Data security and privacy

Our infrastructure provider is ISO 27001 and SOC Type 2 compliant. We employ top-tier storage from Amazon Web Services that meets government and corporate security requirements.

Granular authorisation settings allow admins to control what users can view and modify. Tailor access for every stakeholder, from employees and advisors to lawyers and investors.

Any information transferred to and from your Capdesk account is in safe hands. We guarantee end-to-end TLS 1.3 encryption of your data, at rest and in transit.

All platform data is encrypted and continuously backed up, so your records can be restored in an emergency. We regularly test our data retrieval processes to minimise recovery time.

Our strong password policy safeguards all admin and user accounts.
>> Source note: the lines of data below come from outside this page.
`src/rtl/benes_route_sequencer_pkg.sv`:
```
// Shared sizing, switch-configuration word type and sequencer states for the
// Benes route sequencer.
package benes_route_sequencer_pkg;

    localparam int unsigned PORT_NUM    = 32;
    localparam int unsigned SWITCH_NUM  = PORT_NUM / 2;
    localparam int unsigned STAGE_NUM   = 2 * $clog2(PORT_NUM) - 1;
    localparam int unsigned CFG_DEPTH   = 16;
    localparam int unsigned ADDR_W      = $clog2(CFG_DEPTH);
    localparam int unsigned LEN_W       = 8;
    localparam int unsigned NET_LATENCY = 8;
    localparam int unsigned OUT_LAT     = NET_LATENCY + 2;

    function automatic int unsigned cfg_w(input int unsigned port_num);
        return (2 * $clog2(port_num) - 1) * (port_num / 2);
    endfunction

    localparam int unsigned CFG_W = cfg_w(PORT_NUM);

    typedef logic [0:STAGE_NUM-1][0:SWITCH_NUM-1] sw_cfg_t;

    typedef enum logic [1:0] {
        IDLE,
        ISSUE,
        DRAIN,
        DONE
    } seq_state_e;

endpackage

```
`src/rtl/benes_route_sequencer_cfg_table.sv`:
```
// Dual-word switch configuration table: one write port selecting the word,
// one registered read port returning both words of an entry.
module benes_cfg_table
    import benes_route_sequencer_pkg::*;
(
    input  logic              CLK,
    input  logic              RST,
    input  logic              I_WE,
    input  logic              I_SEL,
    input  logic [ADDR_W-1:0] I_WADDR,
    input  sw_cfg_t           I_WDATA,
    input  logic              I_RE,
    input  logic [ADDR_W-1:0] I_RADDR,
    output sw_cfg_t           O_MODULE_WORD,
    output sw_cfg_t           O_SLOT_WORD
);

    sw_cfg_t module_mem [CFG_DEPTH];
    sw_cfg_t slot_mem   [CFG_DEPTH];

    always_ff @(posedge CLK) begin
        if (I_WE) begin
            if (!I_SEL) begin
                module_mem[I_WADDR] <= I_WDATA;
            end else begin
                slot_mem[I_WADDR] <= I_WDATA;
            end
        end
    end

    // Read words only advance on a read, so the switch settings hold across stalls.
    always_ff @(posedge CLK or posedge RST) begin
        if (RST) begin
            O_MODULE_WORD <= '0;
            O_SLOT_WORD   <= '0;
        end else if (I_RE) begin
            O_MODULE_WORD <= module_mem[I_RADDR];
            O_SLOT_WORD   <= slot_mem[I_RADDR];
        end
    end

endmodule

```
`src/rtl/benes_route_sequencer.sv`:
```
// Plays consecutive pre-computed switch configurations onto the dual Benes
// interconnect and tracks results through the fabric latency.
module benes_route_sequencer
    import benes_route_sequencer_pkg::*;
(
    input  logic                                  CLK,
    input  logic                                  RST,
    input  logic                                  I_CFG_WE,
    input  logic                                  I_CFG_SEL,
    input  logic [ADDR_W-1:0]                     I_CFG_ADDR,
    input  logic [0:STAGE_NUM-1][0:SWITCH_NUM-1]  I_CFG_DATA,
    input  logic                                  I_CMD_VALID,
    output logic                                  O_CMD_READY,
    input  logic [ADDR_W-1:0]                     I_CMD_BASE,
    input  logic [LEN_W-1:0]                      I_CMD_LEN,
    input  logic                                  I_STALL,
    output logic [0:STAGE_NUM-1][0:SWITCH_NUM-1]  O_MODULE_SELECT,
    output logic [0:STAGE_NUM-1][0:SWITCH_NUM-1]  O_SLOT_SELECT,
    output logic                                  O_ISSUE_VALID,
    output logic [ADDR_W-1:0]                     O_ISSUE_IDX,
    output logic                                  O_RESULT_VALID,
    output logic                                  O_BUSY,
    output logic                                  O_DONE
);

    seq_state_e          state_q, state_d;
    logic [ADDR_W-1:0]   ptr_q;
    logic [ADDR_W-1:0]   issue_idx_q;
    logic [LEN_W-1:0]    remain_q;
    logic                issue_valid_q;
    logic [OUT_LAT-1:0]  valid_sr_q;
    logic                cmd_accept;
    logic                issue_fire;
    logic                pipe_empty;

    benes_cfg_table u_cfg_table (
        .CLK           (CLK),
        .RST           (RST),
        .I_WE          (I_CFG_WE),
        .I_SEL         (I_CFG_SEL),
        .I_WADDR       (I_CFG_ADDR),
        .I_WDATA       (I_CFG_DATA),
        .I_RE          (issue_fire),
        .I_RADDR       (ptr_q),
        .O_MODULE_WORD (O_MODULE_SELECT),
        .O_SLOT_WORD   (O_SLOT_SELECT)
    );

    assign issue_fire = (state_q == ISSUE) && !I_STALL;
    // Empty once the last result is in the final tap: DONE follows that cycle.
    assign pipe_empty = !issue_valid_q && (valid_sr_q[OUT_LAT-2:0] == '0);

    always_comb begin
        state_d    = state_q;
        cmd_accept = 1'b0;
        unique case (state_q)
            IDLE: begin
                if (I_CMD_VALID) begin
                    cmd_accept = 1'b1;
                    state_d    = (I_CMD_LEN == '0) ? DONE : ISSUE;
                end
            end
            ISSUE: begin
                if (issue_fire && (remain_q == LEN_W'(1))) begin
                    state_d = DRAIN;
                end
            end
            DRAIN: begin
                if (pipe_empty) begin
                    state_d = DONE;
                end
            end
            DONE:    state_d = IDLE;
            default: state_d = IDLE;
        endcase
    end

    always_ff @(posedge CLK or posedge RST) begin
        if (RST) begin
            state_q       <= IDLE;
            ptr_q         <= '0;
            remain_q      <= '0;
            issue_valid_q <= 1'b0;
            issue_idx_q   <= '0;
            valid_sr_q    <= '0;
        end else begin
            state_q       <= state_d;
            issue_valid_q <= issue_fire;
            valid_sr_q    <= {valid_sr_q[OUT_LAT-2:0], issue_valid_q};
            if (cmd_accept) begin
                ptr_q    <= I_CMD_BASE;
                remain_q <= I_CMD_LEN;
            end else if (issue_fire) begin
                ptr_q       <= ptr_q + 1'b1;
                remain_q    <= remain_q - 1'b1;
                issue_idx_q <= ptr_q;
            end
        end
    end

    assign O_CMD_READY    = (state_q == IDLE);
    assign O_BUSY         = (state_q != IDLE);
    assign O_DONE         = (state_q == DONE);
    assign O_ISSUE_VALID  = issue_valid_q;
    assign O_ISSUE_IDX    = issue_idx_q;
    assign O_RESULT_VALID = valid_sr_q[OUT_LAT-1];

endmodule

```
Two-factor authentication can be enforced company-wide to provide further protection.

Our privacy policy guarantees end-user confidentiality. We will never contact a stakeholder without consent, nor share personal data with third parties.

Our secure data registry framework was developed in consultation with top law firms. Customer data is stored in Europe and Ireland, and handled in compliance with GDPR.

We use best-in-class monitoring tools to block malicious intent and have never had a security breach. We run regular internal audits and annual independent penetration tests.

We know that downtime is wasted time, so we’ve built a reliable platform. Live system performance updates are publicly available on the Capdesk status page.